MOBILE, Ala. (AP) — A scientific discovery made at the University of South Alabama College of Medicine has helped launch a new biotech company in Mobile.
The business, Exscien — which in Latin means ‘for science’ — was recently awarded a grant by the National Institutes of Health to support the development of a new drug aimed at preventing and reversing acute lung injury.
Led by Steve and Christine Cumbie, the biotech company’s co-founder is Dr.
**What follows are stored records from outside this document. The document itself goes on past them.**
**src/rtl/iso14443a_miller_tx_pkg.sv**
```systemverilog
// ISO14443-A reader transmit: shared types and defaults.
// Used by both the Miller encoder and the receive path.
package iso14443a_pkg;

  localparam int BIT_LEN_DEF   = 128;
  localparam int PAUSE_LEN_DEF = 32;

  typedef enum logic [1:0] {
    SEQ_X,
    SEQ_Y,
    SEQ_Z
  } seq_t;

  typedef enum logic [2:0] {
    IDLE,
    SOF,
    DATA,
    PARITY,
    EOF0,
    EOFY
  } state_t;

endpackage

```
**src/rtl/iso14443a_miller_tx_if.sv**
```systemverilog
// Byte handshake between the ARM-facing logic and the
// Miller transmit encoder.
interface iso14443a_miller_tx_if;

  logic [7:0] tx_data;
  logic [2:0] tx_bits;
  logic       tx_par_en;
  logic       tx_last;
  logic       tx_valid;
  logic       tx_ready;

  modport master (
    output tx_data,
    output tx_bits,
    output tx_par_en,
    output tx_last,
    output tx_valid,
    input  tx_ready
  );

  modport slave (
    input  tx_data,
    input  tx_bits,
    input  tx_par_en,
    input  tx_last,
    input  tx_valid,
    output tx_ready
  );

endinterface

```
**src/rtl/iso14443a_miller_tx_seq_gen.sv**
```systemverilog
// Modified Miller period timer: phase counter, latched
// sequence and registered pause decode.
module miller_seq_gen
  import iso14443a_pkg::*;
#(
  parameter int BIT_LEN   = BIT_LEN_DEF,
  parameter int PAUSE_LEN = PAUSE_LEN_DEF,
  parameter int X_OFFSET  = BIT_LEN / 2
) (
  input  logic clk,
  input  logic rst_n,
  input  logic start_i,
  input  logic stop_i,
  input  seq_t seq_i,
  output logic pause_o,
  output logic period_end_o
);

  localparam int PW = $clog2(BIT_LEN);
  localparam logic [PW-1:0] PH_LAST = PW'(BIT_LEN - 1);
  localparam logic [PW-1:0] PL = PW'(PAUSE_LEN);
  localparam logic [PW-1:0] XS = PW'(X_OFFSET);
  localparam logic [PW-1:0] XE = PW'(X_OFFSET + PAUSE_LEN);

  logic          active_q, active_d;
  logic [PW-1:0] phase_q, phase_d;
  seq_t          seq_q, seq_d;
  logic          pause_q, pause_d;

  function automatic logic decode(seq_t s, logic [PW-1:0] ph);
    return ((s == SEQ_Z) && (ph < PL)) ||
           ((s == SEQ_X) && (ph >= XS) && (ph < XE));
  endfunction

  assign period_end_o = active_q && (phase_q == PH_LAST);
  assign pause_o      = pause_q;

  // Pause is decoded for the phase that will be shown next cycle.
  always_comb begin
    active_d = active_q;
    phase_d  = phase_q;
    seq_d    = seq_q;
    pause_d  = pause_q;
    if (start_i || (period_end_o && !stop_i)) begin
      active_d = 1'b1;
      phase_d  = '0;
      seq_d    = seq_i;
      pause_d  = decode(seq_i, '0);
    end else if (period_end_o) begin
      active_d = 1'b0;
      phase_d  = '0;
      pause_d  = 1'b0;
    end else if (active_q) begin
      phase_d = phase_q + 1'b1;
      pause_d = decode(seq_q, phase_d);
    end
  end

  // Period state registers; reset drops the pause at once.
  always_ff @(posedge clk or negedge rst_n) begin
    if (!rst_n) begin
      active_q <= 1'b0;
      phase_q  <= '0;
      seq_q    <= SEQ_Y;
      pause_q  <= 1'b0;
    end else begin
      active_q <= active_d;
      phase_q  <= phase_d;
      seq_q    <= seq_d;
      pause_q  <= pause_d;
    end
  end

endmodule

```
**src/rtl/iso14443a_miller_tx.sv**
```systemverilog
// ISO14443-A 106 kbps reader transmit encoder: holding
// buffer, shift register, parity and frame FSM.
module iso14443a_miller_tx
  import iso14443a_pkg::*;
#(
  parameter int BIT_LEN   = BIT_LEN_DEF,
  parameter int PAUSE_LEN = PAUSE_LEN_DEF,
  parameter int X_OFFSET  = BIT_LEN / 2
) (
  input  logic                  osc_clk,
  input  logic                  nrst,
  iso14443a_miller_tx_if.slave  tx,
  output logic                  mod_pause,
  output logic                  busy,
  output logic                  done,
  output logic                  underrun
);

  state_t     state_q, state_d;
  logic [7:0] sh_q, sh_d;
  logic [3:0] cnt_q, cnt_d;
  logic       par_q, par_d;
  logic       pen_q, pen_d;
  logic       last_q, last_d;
  logic       cur_q, cur_d;
  logic       bfull_q, bfull_d;
  logic [7:0] bdata_q, bdata_d;
  logic [2:0] bbits_q, bbits_d;
  logic       bpar_q, bpar_d;
  logic       blast_q, blast_d;
  logic       done_q, done_d;
  logic       und_q, und_d;

  logic load, start, stop, pe;
  logic use_bit, nbit, end_byte;
  seq_t seq_nx;

  assign tx.tx_ready = ~bfull_q;
  assign busy        = (state_q != IDLE);
  assign done        = done_q;
  assign underrun    = und_q;

  miller_seq_gen #(
    .BIT_LEN   (BIT_LEN),
    .PAUSE_LEN (PAUSE_LEN),
    .X_OFFSET  (X_OFFSET)
  ) u_seq (
    .clk          (osc_clk),
    .rst_n        (nrst),
    .start_i      (start),
    .stop_i       (stop),
    .seq_i        (seq_nx),
    .pause_o      (mod_pause),
    .period_end_o (pe)
  );

  // Frame FSM: picks the next period's logic value at period end.
  always_comb begin
    state_d  = state_q;
    sh_d     = sh_q;
    cnt_d    = cnt_q;
    par_d    = par_q;
    pen_d    = pen_q;
    last_d   = last_q;
    cur_d    = cur_q;
    load     = 1'b0;
    start    = 1'b0;
    stop     = 1'b0;
    use_bit  = 1'b0;
    nbit     = 1'b0;
    end_byte = 1'b0;
    seq_nx   = SEQ_Z;
    done_d   = 1'b0;
    und_d    = 1'b0;
    unique case (state_q)
      IDLE: begin
        if (bfull_q) begin
          load    = 1'b1;
          start   = 1'b1;
          state_d = SOF;
          cur_d   = 1'b0;
        end
      end
      SOF: begin
        if (pe) begin
          state_d = DATA;
          use_bit = 1'b1;
          nbit    = sh_q[0];
        end
      end
      DATA: begin
        if (pe) begin
          if (cnt_q > 4'd1) begin
            sh_d    = sh_q >> 1;
            cnt_d   = cnt_q - 4'd1;
            use_bit = 1'b1;
            nbit    = sh_q[1];
          end else if (pen_q) begin
            state_d = PARITY;
            use_bit = 1'b1;
            nbit    = par_q;
          end else begin
            end_byte = 1'b1;
          end
        end
      end
      PARITY: begin
        if (pe) end_byte = 1'b1;
      end
      EOF0: begin
        if (pe) begin
          state_d = EOFY;
          seq_nx  = SEQ_Y;
        end
      end
      EOFY: begin
        if (pe) begin
          state_d = IDLE;
          stop    = 1'b1;
          done_d  = 1'b1;
        end
      end
      default: ;
    endcase
    if (end_byte) begin
      use_bit = 1'b1;
      if (last_q) begin
        state_d = EOF0;
      end else if (bfull_q) begin
        load    = 1'b1;
        state_d = DATA;
        nbit    = bdata_q[0];
      end else begin
        und_d   = 1'b1;
        state_d = EOF0;
      end
    end
    if (use_bit) begin
      cur_d  = nbit;
      seq_nx = nbit ? SEQ_X : (cur_q ? SEQ_Y : SEQ_Z);
    end
    if (load) begin
      sh_d   = bdata_q;
      cnt_d  = (bbits_q == 3'd0) ? 4'd8 : {1'b0, bbits_q};
      par_d  = ~^bdata_q;
      pen_d  = bpar_q;
      last_d = blast_q;
    end
  end

  // One-byte holding buffer; loading frees it on the same edge.
  always_comb begin
    bfull_d = bfull_q;
    bdata_d = bdata_q;
    bbits_d = bbits_q;
    bpar_d  = bpar_q;
    blast_d = blast_q;
    if (load) begin
      bfull_d = 1'b0;
    end else if (tx.tx_valid && !bfull_q) begin
      bfull_d = 1'b1;
      bdata_d = tx.tx_data;
      bbits_d = tx.tx_bits;
      bpar_d  = tx.tx_par_en;
      blast_d = tx.tx_last;
    end
  end

  // Frame and buffer state registers.
  always_ff @(posedge osc_clk or negedge nrst) begin
    if (!nrst) begin
      state_q <= IDLE;
      sh_q    <= '0;
      cnt_q   <= '0;
      par_q   <= 1'b0;
      pen_q   <= 1'b0;
      last_q  <= 1'b0;
      cur_q   <= 1'b0;
      bfull_q <= 1'b0;
      bdata_q <= '0;
      bbits_q <= '0;
      bpar_q  <= 1'b0;
      blast_q <= 1'b0;
      done_q  <= 1'b0;
      und_q   <= 1'b0;
    end else begin
      state_q <= state_d;
      sh_q    <= sh_d;
      cnt_q   <= cnt_d;
      par_q   <= par_d;
      pen_q   <= pen_d;
      last_q  <= last_d;
      cur_q   <= cur_d;
      bfull_q <= bfull_d;
      bdata_q <= bdata_d;
      bbits_q <= bbits_d;
      bpar_q  <= bpar_d;
      blast_q <= blast_d;
      done_q  <= done_d;
      und_q   <= und_d;
    end
  end

endmodule

```
**src/flat_wrapper.sv**
```systemverilog
// flat-port wrapper written by rule: the top's interface ports become plain ports
module iso14443a_miller_tx_flat import iso14443a_pkg::*;
#(
  parameter int BIT_LEN   = BIT_LEN_DEF,
  parameter int PAUSE_LEN = PAUSE_LEN_DEF,
  parameter int X_OFFSET  = BIT_LEN / 2
)
  (osc_clk, nrst, mod_pause, busy, done, underrun, tx_tx_data, tx_tx_bits, tx_tx_par_en, tx_tx_last, tx_tx_valid, tx_tx_ready);
  iso14443a_miller_tx_if tx_i ();
  input  logic osc_clk;
  input  logic nrst;
  output logic mod_pause;
  output logic busy;
  output logic done;
  output logic underrun;
  input wire logic [$bits(tx_i.tx_data)-1:0] tx_tx_data;
  input wire logic [$bits(tx_i.tx_bits)-1:0] tx_tx_bits;
  input wire logic [$bits(tx_i.tx_par_en)-1:0] tx_tx_par_en;
  input wire logic [$bits(tx_i.tx_last)-1:0] tx_tx_last;
  input wire logic [$bits(tx_i.tx_valid)-1:0] tx_tx_valid;
  output wire logic [$bits(tx_i.tx_ready)-1:0] tx_tx_ready;
  assign tx_i.tx_data = tx_tx_data;
  assign tx_i.tx_bits = tx_tx_bits;
  assign tx_i.tx_par_en = tx_tx_par_en;
  assign tx_i.tx_last = tx_tx_last;
  assign tx_i.tx_valid = tx_tx_valid;
  assign tx_tx_ready = tx_i.tx_ready;
  iso14443a_miller_tx #(.BIT_LEN(BIT_LEN), .PAUSE_LEN(PAUSE_LEN), .X_OFFSET(X_OFFSET)) u_core (.osc_clk(osc_clk), .nrst(nrst), .tx(tx_i), .mod_pause(mod_pause), .busy(busy), .done(done), .underrun(underrun));
endmodule
```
Mark Gillespie, a professor and member of the Center for Lung Biology at USA’s College of Medicine.
Medical school staffers are collaborating with Exscien in an effort to quickly develop the treatments that initially will be used in lung transplantation surgeries.
There are no drugs available to effectively manage acute lung injury, Gillespie said, adding that the condition can complicate medical disorders ranging from trauma and infection to transplants.
The $148,000 grant will help fund research to examine the effectiveness of a drug in increasing the number of lungs available for transplant and in reducing lung rejection, school officials said.
Gillespie said most lungs available for transplant arent used, sometimes because of concerns that they will fail after transplantation. As a result, of the 14,000 or so people waiting for a lung transplant in the U.S., only about 2,500 surgeries are performed each year.
Maneuvering through the heavy lifting of basic research to the expensive proposition of drug trials is a daunting task, Gillespie said. Because of the high cost of medical trials, many new drugs and other therapies never make it to market.
The concept behind this new therapy to treat injured lungs has been at least a decade in the making. About 10 years of basic research by USA investigators pointed to the idea that the new drug, when administered to donor lungs, could increase the number of lungs available to be safely transplanted by treating them prior to a transplantation.
Gillespie said he hopes the drug will eventually be used to target a major complication of lung transplantation called primary graft dysfunction, an issue that arises when the lung fails within the first two days after being transplanted.
In the past decade, multiple studies by Gillespie and colleague Dr. Glenn Wilson showed that damage to the DNA of mitochondria known as the powerhouse of a cell functions like a fuse box, killing off lung cells in various diseases when a bad cell is detected.
This new drug targets a repair enzyme to fix the DNA and protect the lung cells from injury, Gillespie said. It has real potential to emerge as a treatment for acute lung injury.
During the first year of the grant, researchers hope to verify the effectiveness of the drug.
If all goes as planned, the researchers should be ready to begin experimenting in lung transplant patients in as soon as two years, Gillespie said.
The FDA and good science requires that it be tested in animal models and also tested in human lungs that cannot be used for transplant because they are too diseased, he said. If that happens, we are a very short step away from launching clinical trials.
Most of development and research, including the manufacturing processes to make the drug, will take place in Mobile, Gillespie said.
The grant and new company are developments that emerged from an earlier five-year grant of about $1.75 million awarded by NIH to a team of pulmonary scientists at USA’s Center for Lung Biology.
That grant was recently renewed to examine the causes and consequences of pneumonia. Its stuff like this, Gillespie said, that keeps you passionate and excited about your job.